I have no idea how I stack up to people around the state. Basically I'm facing the reality that I'm probably not going to get in, but I'm hopeful. So everyday I've asked someone when the results come out, and it's only been 3 days since the audition. Clinton said not for a few weeks and then he said, "As soon as you forget about it, they'll come. So forget about it!"
But I can't forget about it. It's eating me alive and mercilessly taunting me in the face and in my dreams. If I don't get it, goodbye Master Musician - something I've been dreaming about since I was a freshman. I want my name in the band room - my home for the past 4 years - forever. It's gotta happen and I don't know what I'll do if it doesn't. Oh life, why do you keep me waiting?

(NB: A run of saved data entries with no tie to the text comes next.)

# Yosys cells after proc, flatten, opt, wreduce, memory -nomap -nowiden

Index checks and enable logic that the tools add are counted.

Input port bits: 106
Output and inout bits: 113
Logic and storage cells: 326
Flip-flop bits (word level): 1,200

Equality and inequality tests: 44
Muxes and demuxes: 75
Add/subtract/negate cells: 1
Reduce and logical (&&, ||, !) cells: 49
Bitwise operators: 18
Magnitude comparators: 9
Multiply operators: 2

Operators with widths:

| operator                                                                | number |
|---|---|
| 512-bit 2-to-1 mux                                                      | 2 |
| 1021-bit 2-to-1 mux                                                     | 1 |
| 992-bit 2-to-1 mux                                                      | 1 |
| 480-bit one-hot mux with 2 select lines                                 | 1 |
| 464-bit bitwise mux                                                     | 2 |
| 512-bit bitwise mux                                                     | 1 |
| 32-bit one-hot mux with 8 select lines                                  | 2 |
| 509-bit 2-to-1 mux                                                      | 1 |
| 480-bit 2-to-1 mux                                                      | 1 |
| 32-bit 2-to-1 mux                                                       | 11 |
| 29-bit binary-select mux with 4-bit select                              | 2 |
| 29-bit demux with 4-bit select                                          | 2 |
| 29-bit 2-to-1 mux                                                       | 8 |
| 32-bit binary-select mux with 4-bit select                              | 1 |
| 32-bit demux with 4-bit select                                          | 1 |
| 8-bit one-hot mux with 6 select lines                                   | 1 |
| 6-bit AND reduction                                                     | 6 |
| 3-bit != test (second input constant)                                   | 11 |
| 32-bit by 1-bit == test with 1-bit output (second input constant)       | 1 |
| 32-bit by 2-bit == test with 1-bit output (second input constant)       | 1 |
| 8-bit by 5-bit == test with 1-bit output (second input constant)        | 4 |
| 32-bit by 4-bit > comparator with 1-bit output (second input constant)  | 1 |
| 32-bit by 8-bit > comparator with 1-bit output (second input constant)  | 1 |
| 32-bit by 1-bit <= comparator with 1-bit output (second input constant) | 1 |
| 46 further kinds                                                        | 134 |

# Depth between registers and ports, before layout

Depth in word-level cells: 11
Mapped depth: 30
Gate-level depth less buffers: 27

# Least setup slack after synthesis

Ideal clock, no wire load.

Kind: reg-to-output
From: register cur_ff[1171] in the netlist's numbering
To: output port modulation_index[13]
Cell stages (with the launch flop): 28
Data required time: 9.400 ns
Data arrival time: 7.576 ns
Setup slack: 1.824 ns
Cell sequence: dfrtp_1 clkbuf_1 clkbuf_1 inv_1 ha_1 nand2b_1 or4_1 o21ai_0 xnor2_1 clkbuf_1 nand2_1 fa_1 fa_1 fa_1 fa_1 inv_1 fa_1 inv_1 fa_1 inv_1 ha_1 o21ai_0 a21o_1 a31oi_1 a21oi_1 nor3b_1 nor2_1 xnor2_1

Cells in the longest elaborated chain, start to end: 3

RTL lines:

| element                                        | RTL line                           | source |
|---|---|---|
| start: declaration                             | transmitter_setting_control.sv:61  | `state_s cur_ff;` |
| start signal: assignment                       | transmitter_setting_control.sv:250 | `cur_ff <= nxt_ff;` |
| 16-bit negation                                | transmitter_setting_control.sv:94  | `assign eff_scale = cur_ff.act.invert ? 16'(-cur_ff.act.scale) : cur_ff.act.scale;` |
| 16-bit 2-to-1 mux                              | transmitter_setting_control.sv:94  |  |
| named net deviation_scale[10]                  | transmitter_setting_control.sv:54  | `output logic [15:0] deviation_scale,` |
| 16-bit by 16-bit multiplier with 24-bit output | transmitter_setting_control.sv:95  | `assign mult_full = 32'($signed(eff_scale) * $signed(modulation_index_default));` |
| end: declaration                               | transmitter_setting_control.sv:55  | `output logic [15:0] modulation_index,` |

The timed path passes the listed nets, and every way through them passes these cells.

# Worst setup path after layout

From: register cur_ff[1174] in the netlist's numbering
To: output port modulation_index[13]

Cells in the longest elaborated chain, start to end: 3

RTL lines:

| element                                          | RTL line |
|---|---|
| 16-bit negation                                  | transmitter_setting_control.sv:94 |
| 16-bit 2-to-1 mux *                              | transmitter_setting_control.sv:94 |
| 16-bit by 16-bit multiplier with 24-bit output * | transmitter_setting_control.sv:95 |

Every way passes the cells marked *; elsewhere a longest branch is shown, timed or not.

Today I started filling out my BYU application.
And it was....exciting?
I dunno. It was kind of nerve wracking really.
You had to choose a major, and yes you could choose undecided. But again, the fact that I don't know what to do with my life is scaring me.
My dad and brothers found out and they kept on bugging me and distracting me and trying to "help" me, but I just got really frustrated.
What if I don't get in?
What if I get in, but I'm not in the Cougar Band?

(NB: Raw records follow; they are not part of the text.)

### config.mk
export PLATFORM = sky130hd
export DESIGN_NAME = smp_frame_policy
export DESIGN_NICKNAME = d
export VERILOG_FILES = /design/src/inc/smp_pkg.sv /design/src/rtl/smp_storm_port.sv /design/src/rtl/smp_frame_policy.sv
export SDC_FILE = /design/constraint.sdc
export NUM_CORES = 1
export LEC_CHECK = 0
export BUFFER_PORTS_ARGS = -buffer_cell sky130_fd_sc_hd__clkbuf_2
export CAP_MARGIN = 25
export CORE_MARGIN = 1
export CORE_UTILIZATION = 24
export CTS_CLUSTER_DIAMETER = 80
export CTS_CLUSTER_SIZE = 28
export DETAILED_ROUTE_END_ITERATION = 10
export PLACE_DENSITY = 0.48
export SLEW_MARGIN = 30
export SYNTH_ARGS = -nofsm -noshare
export SYNTH_HDL_FRONTEND = slang
export SYNTH_HIERARCHICAL = 1
export SYNTH_SLANG_ARGS = --single-unit
### constraint.sdc
create_clock -name clk -period 7.2 [get_ports clk]
set_input_delay 0.72 -clock clk [delete_from_list [all_inputs] [get_ports clk]]
set_output_delay 0.72 -clock clk [all_outputs]
set_load 0.005 [all_outputs]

What if I have absolutely no idea what I want to do with my life?
The major that interested me the most was one that had really no job options that go along with it. And my mom said, "Pick something you love to do and can make money doing it."
That was one thing that I think I don't agree with her on. What if I don't make money?
Tell me what to do.
The thought that my future is in the hands of some weird, random people reading thousands and thousands of entrance applications is scaring me to death. Please let this be for me.
that sounds like, so freaking stupid, I know. But I don't care. It's true.
8th grade year: I didn't know if I was going to join the marching band at Timpview. I didn't even know if I was going to continue playing my clarinet. But for some random reason, I did.
Freshman year: I hated marching band. What did I get myself into? Why was I running? Why was I in the sun for 8 hours a day for two straight weeks? Why was I sacrificing my time? Who does this?
I wanted to quit, but I decided to stick it out because I signed a contract.
I don't know exactly when it hit me, I think it was a culmination of the whole season. But especially at the BYU competition, I hit the ending note of La Suerte, horns came down, the crowd was cheering and I had the best feeling in the world. It was my best show yet. I don't think I knew exactly why I did marching band, but I knew I liked it. It was hard work, but I liked it.
Sophomore year: I loved marching band. Why had I even thought about quitting? Now the question was, should I go a step further and audition for drum major? I did, and I made it. I was excited but scared out of my brain. I just kept telling myself that I had a year to "train". All would be well.
Junior year: Band was well on it's way. I was learning so much. Zach and David were great Drum Majors and great teachers. Bao and I were prepared. I didn't think I would live up to them and it took awhile to build up my confidence, but I was so stoked.
Senior year: I did my best. The only hope I had was that "my kids" had a great experience while in band. I began to love helping all the freshmen and being drum major took on a whole new meaning. This band was special. This was my band. I loved these kids like I have never loved before. And we had the most amazing season I have ever experienced. It was quite a year and I felt special to be able to have gone through the journey with all them.